Fast kinetic spectroscopy, decoloration and production of H2O2 induced by visible light in oxygenated solutions of the azo dye Orange II

Abstract

A fast kinetics study by pulsed laser spectroscopy allows a mechanism for Orange II photobleaching in the presence of O2 to be proposed. Evidence is presented that the hydroperoxy radical HO2 is the main oxidative species for Orange II in oxygenated aqueous solution under visible light irradiation. The probability of reaction between O2 and Orange II leading to radical formation (≈5×10-4) is observed to be very low. The lifetime and amplitude of the radicals anions and cations in solution are compared in O2-, air- and Ar-containing solutions.
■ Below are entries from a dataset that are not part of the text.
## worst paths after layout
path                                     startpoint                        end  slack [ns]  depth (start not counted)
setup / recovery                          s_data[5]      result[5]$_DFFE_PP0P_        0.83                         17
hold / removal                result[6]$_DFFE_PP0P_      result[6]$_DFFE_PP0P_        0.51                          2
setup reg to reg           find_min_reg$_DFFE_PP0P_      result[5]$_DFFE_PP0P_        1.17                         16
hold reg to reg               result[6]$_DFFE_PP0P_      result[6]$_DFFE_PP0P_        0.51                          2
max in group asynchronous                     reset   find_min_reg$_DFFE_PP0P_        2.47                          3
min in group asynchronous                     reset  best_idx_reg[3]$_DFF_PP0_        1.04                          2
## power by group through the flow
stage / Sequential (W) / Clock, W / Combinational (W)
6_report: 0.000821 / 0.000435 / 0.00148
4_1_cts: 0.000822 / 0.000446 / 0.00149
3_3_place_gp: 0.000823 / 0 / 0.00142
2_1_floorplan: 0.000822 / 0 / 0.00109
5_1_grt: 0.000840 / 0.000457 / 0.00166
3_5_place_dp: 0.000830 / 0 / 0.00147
`src/rtl/ex_mem_skid_reg.sv`:
```
// ex_mem_skid_reg
//   EX/MEM pipeline register with a valid/ready handshake and a 2-entry skid
//   buffer. The main entry drives the outputs. The skid entry catches the one
//   entry that can arrive after backpressure, because in_ready is registered.
//   A synchronous flush squashes both entries. The WB and MEM control outputs
//   are masked to zero whenever out_valid is low, so a bubble never writes.
//
//   Optional feature (macro PIPE_STALL_CNT_EN): adds a saturating stall_cnt
//   output that counts cycles with out_valid && !out_ready. Only rst clears it.
//
// Ports
//   clk, rst           clock, synchronous active-high reset
//   flush              squash all held entries and drop the incoming one
//   in_valid/in_ready  upstream handshake (in_ready comes from a register)
//   in_*               execute-stage fields
//   out_valid/out_ready downstream handshake
//   out_*              registered fields to the memory stage
//   stall_cnt          backpressure cycle count (PIPE_STALL_CNT_EN only)
module ex_mem_skid_reg #(
   parameter int DATA_W = 32,
   parameter int REG_W  = 5,
   parameter int WB_W   = 2,
   parameter int MEM_W  = 3,
   parameter int CNT_W  = 16
) (
   input  logic              clk,
   input  logic              rst,
   input  logic              flush,
   input  logic              in_valid,
   output logic              in_ready,
   input  logic [DATA_W-1:0] in_adder2,
   input  logic              in_zero,
   input  logic [DATA_W-1:0] in_aluresult,
   input  logic [DATA_W-1:0] in_readdata2,
   input  logic [REG_W-1:0]  in_mux,
   input  logic [WB_W-1:0]   in_wb,
   input  logic [MEM_W-1:0]  in_mem,
   output logic              out_valid,
   input  logic              out_ready,
   output logic [DATA_W-1:0] out_adder2,
   output logic              out_zero,
   output logic [DATA_W-1:0] out_aluresult,
   output logic [DATA_W-1:0] out_readdata2,
   output logic [REG_W-1:0]  out_mux,
   output logic [WB_W-1:0]   out_wb,
`ifdef PIPE_STALL_CNT_EN
   output logic [MEM_W-1:0]  out_mem,
   output logic [CNT_W-1:0]  stall_cnt
`else
   output logic [MEM_W-1:0]  out_mem
`endif
);

   typedef struct packed {
      logic [DATA_W-1:0] adder2;
      logic              zero;
      logic [DATA_W-1:0] alu;
      logic [DATA_W-1:0] rd2;
      logic [REG_W-1:0]  mux;
      logic [WB_W-1:0]   wb;
      logic [MEM_W-1:0]  mem;
   } ent_t;

   ent_t r_main, r_skid;
   logic r_main_vld, r_skid_vld, r_in_ready;

   ent_t w_in, w_main_nxt, w_skid_nxt;
   logic w_main_vld_nxt, w_skid_vld_nxt;
   logic w_accept, w_consume;

   assign w_in = '{adder2: in_adder2, zero: in_zero, alu: in_aluresult,
                   rd2: in_readdata2, mux: in_mux, wb: in_wb, mem: in_mem};

   // in_ready is only high while the skid is empty, so a full buffer ignores in_*
   assign w_accept  = in_valid && r_in_ready && !flush;
   assign w_consume = r_main_vld && out_ready;

   always_comb begin
      w_main_nxt     = r_main;
      w_skid_nxt     = r_skid;
      w_main_vld_nxt = r_main_vld;
      w_skid_vld_nxt = r_skid_vld;
      if (flush) begin
         w_main_vld_nxt = 1'b0;
         w_skid_vld_nxt = 1'b0;
      end else if (!r_main_vld || w_consume) begin
         // Main slot frees up: the older skid entry goes first to keep order
         if (r_skid_vld) begin
            w_main_nxt     = r_skid;
            w_main_vld_nxt = 1'b1;
            w_skid_vld_nxt = w_accept;
            if (w_accept) w_skid_nxt = w_in;
         end else begin
            w_main_vld_nxt = w_accept;
            if (w_accept) w_main_nxt = w_in;
         end
      end else if (w_accept) begin
         // Main is stalled: park the entry that arrived before in_ready fell
         w_skid_nxt     = w_in;
         w_skid_vld_nxt = 1'b1;
      end
   end

   always_ff @(posedge clk) begin
      if (rst) begin
         r_main     <= '0;
         r_skid     <= '0;
         r_main_vld <= 1'b0;
         r_skid_vld <= 1'b0;
         r_in_ready <= 1'b0;
      end else begin
         r_main     <= w_main_nxt;
         r_skid     <= w_skid_nxt;
         r_main_vld <= w_main_vld_nxt;
         r_skid_vld <= w_skid_vld_nxt;
         r_in_ready <= !w_skid_vld_nxt;
      end
   end

   assign in_ready      = r_in_ready;
   assign out_valid     = r_main_vld;
   assign out_adder2    = r_main.adder2;
   assign out_zero      = r_main.zero;
   assign out_aluresult = r_main.alu;
   assign out_readdata2 = r_main.rd2;
   assign out_mux       = r_main.mux;
   // Control fields are masked on bubbles so the memory stage never writes
   assign out_wb        = r_main_vld ? r_main.wb  : '0;
   assign out_mem       = r_main_vld ? r_main.mem : '0;

`ifdef PIPE_STALL_CNT_EN
   logic [CNT_W-1:0] r_stall_cnt;
   always_ff @(posedge clk) begin
      if (rst)
         r_stall_cnt <= '0;
      else if (r_main_vld && !out_ready && (r_stall_cnt != {CNT_W{1'b1}}))
         r_stall_cnt <= r_stall_cnt + 1'b1;
   end
   assign stall_cnt = r_stall_cnt;
`endif

endmodule

```
$ cat src/rtl/ldst_sequencer.sv
// ldst_sequencer: multi-cycle load/store controller between EX and the
// single-port data memory. One request in flight at a time; memory strobes,
// address and data are registered. Loads finish with a one-cycle register-file
// write-back; a wait counter aborts transactions the memory never acks.
//
// Ports
//   clk, reset_n          clock, synchronous active-low reset
//   req_*                 EX request (valid/ready handshake), write=1 store
//   stall                 pipeline hold while a transaction is in flight
//   data_memory_*         memory address/data/strobes out, read data in
//   mem_ack               memory completion
//   w_enable/select/dest/other  register-file write-back for loads
//   err_timeout           one-cycle pulse: transaction aborted
//   err_misalign          one-cycle pulse: misaligned request rejected
module ldst_sequencer #(
  parameter int unsigned MAX_WAIT = 15
) (
  input  logic        clk,
  input  logic        reset_n,
  input  logic        req_valid,
  input  logic        req_write,
  input  logic [31:0] req_addr,
  input  logic [31:0] req_wdata,
  input  logic [2:0]  req_dest,
  output logic        req_ready,
  output logic        stall,
  output logic [31:0] data_memory_a,
  output logic [31:0] data_memory_out_v,
  output logic        data_memory_read,
  output logic        data_memory_write,
  input  logic [31:0] data_memory_in_v,
  input  logic        mem_ack,
  output logic        w_enable,
  output logic        w_select,
  output logic [2:0]  w_dest,
  output logic [31:0] w_other,
  output logic        err_timeout,
  output logic        err_misalign
);

  typedef enum logic [1:0] {IDLE, RD_WAIT, WR_WAIT, WB} state_t;

  localparam logic [3:0] LIMIT = 4'(MAX_WAIT);

  state_t      r_state, w_next;
  logic [3:0]  r_cnt;
  logic [2:0]  r_dest;
  logic [31:0] r_addr, r_wdata, r_other;
  logic [2:0]  r_wdest;
  logic        r_rd, r_wr, r_wen, r_wsel, r_err_to, r_err_mis;

  logic w_accept, w_misalign, w_start, w_waiting, w_timeout;

  always_comb begin
    w_accept   = (r_state == IDLE) & req_valid;
    w_misalign = w_accept & (req_addr[1:0] != 2'b00);
    w_start    = w_accept & ~w_misalign;
    w_waiting  = (r_state == RD_WAIT) | (r_state == WR_WAIT);
    // ack in the limit cycle wins over the timeout
    w_timeout  = w_waiting & ~mem_ack & (r_cnt == LIMIT);
  end

  always_ff @(posedge clk) begin
    if (!reset_n) r_state <= IDLE;
    else          r_state <= w_next;
  end

  always_comb begin
    w_next = r_state;
    case (r_state)
      IDLE:    if (w_start) w_next = req_write ? WR_WAIT : RD_WAIT;
      RD_WAIT: if (mem_ack) w_next = WB;
               else if (w_timeout) w_next = IDLE;
      WR_WAIT: if (mem_ack | w_timeout) w_next = IDLE;
      WB:      w_next = IDLE;
      default: w_next = IDLE;
    endcase
  end

  always_ff @(posedge clk) begin
    if (!reset_n) begin
      r_cnt     <= '0;
      r_dest    <= '0;
      r_addr    <= '0;
      r_wdata   <= '0;
      r_other   <= '0;
      r_wdest   <= '0;
      r_rd      <= 1'b0;
      r_wr      <= 1'b0;
      r_wen     <= 1'b0;
      r_wsel    <= 1'b0;
      r_err_to  <= 1'b0;
      r_err_mis <= 1'b0;
    end else begin
      r_err_mis <= w_misalign;
      r_err_to  <= w_timeout;
      r_wen     <= 1'b0;
      r_wsel    <= 1'b0;
      case (r_state)
        IDLE: if (w_start) begin
          r_addr <= req_addr;
          r_dest <= req_dest;
          r_cnt  <= '0;
          if (req_write) begin
            r_wr    <= 1'b1;
            r_wdata <= req_wdata;
          end else begin
            r_rd <= 1'b1;
          end
        end
        RD_WAIT, WR_WAIT: begin
          if (mem_ack) begin
            r_rd <= 1'b0;
            r_wr <= 1'b0;
            // write-back regs load on entry to WB so they are live during WB
            if (r_state == RD_WAIT) begin
              r_wen   <= 1'b1;
              r_wsel  <= 1'b1;
              r_wdest <= r_dest;
              r_other <= data_memory_in_v;
            end
          end else if (w_timeout) begin
            r_rd <= 1'b0;
            r_wr <= 1'b0;
          end else if (r_cnt != 4'hF) begin
            r_cnt <= r_cnt + 4'd1;
          end
        end
        default: ;
      endcase
    end
  end

  assign req_ready         = (r_state == IDLE);
  assign stall             = req_valid & (r_state != IDLE);
  assign data_memory_a     = r_addr;
  assign data_memory_out_v = r_wdata;
  assign data_memory_read  = r_rd;
  assign data_memory_write = r_wr;
  assign w_enable          = r_wen;
  assign w_select          = r_wsel;
  assign w_dest            = r_wdest;
  assign w_other           = r_other;
  assign err_timeout       = r_err_to;
  assign err_misalign      = r_err_mis;

endmodule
Singlet oxygen (1O2) is shown not to be present during the initial photobleaching stages of Orange II. Steady-state irradiation of Orange II in aqueous solution in the presence of O2 causes two simultaneous processes: photodegradation to more biodegradable intermediates with CO2 evolution and photoinduced generation of peroxides in solution. The observed peroxide generation stops when initial Orange II reaches a low concentration and does not occur from the intermediates during the photodegradation of Orange II. Direct electron transfer from excited Orange II to O2 provides the driving force for the accelerated photodegradation of the dye. No electron transfer to O2 was observed in the dark involving the ground state of the azo dye. The oxidation potential Orange II/Orange+ is determined by cyclic voltammetry to be 0.76 V(NHE) and a value of -1.54 V(NHE) could be estimated for the oxidation potential of the couple Orange II*/Orange+.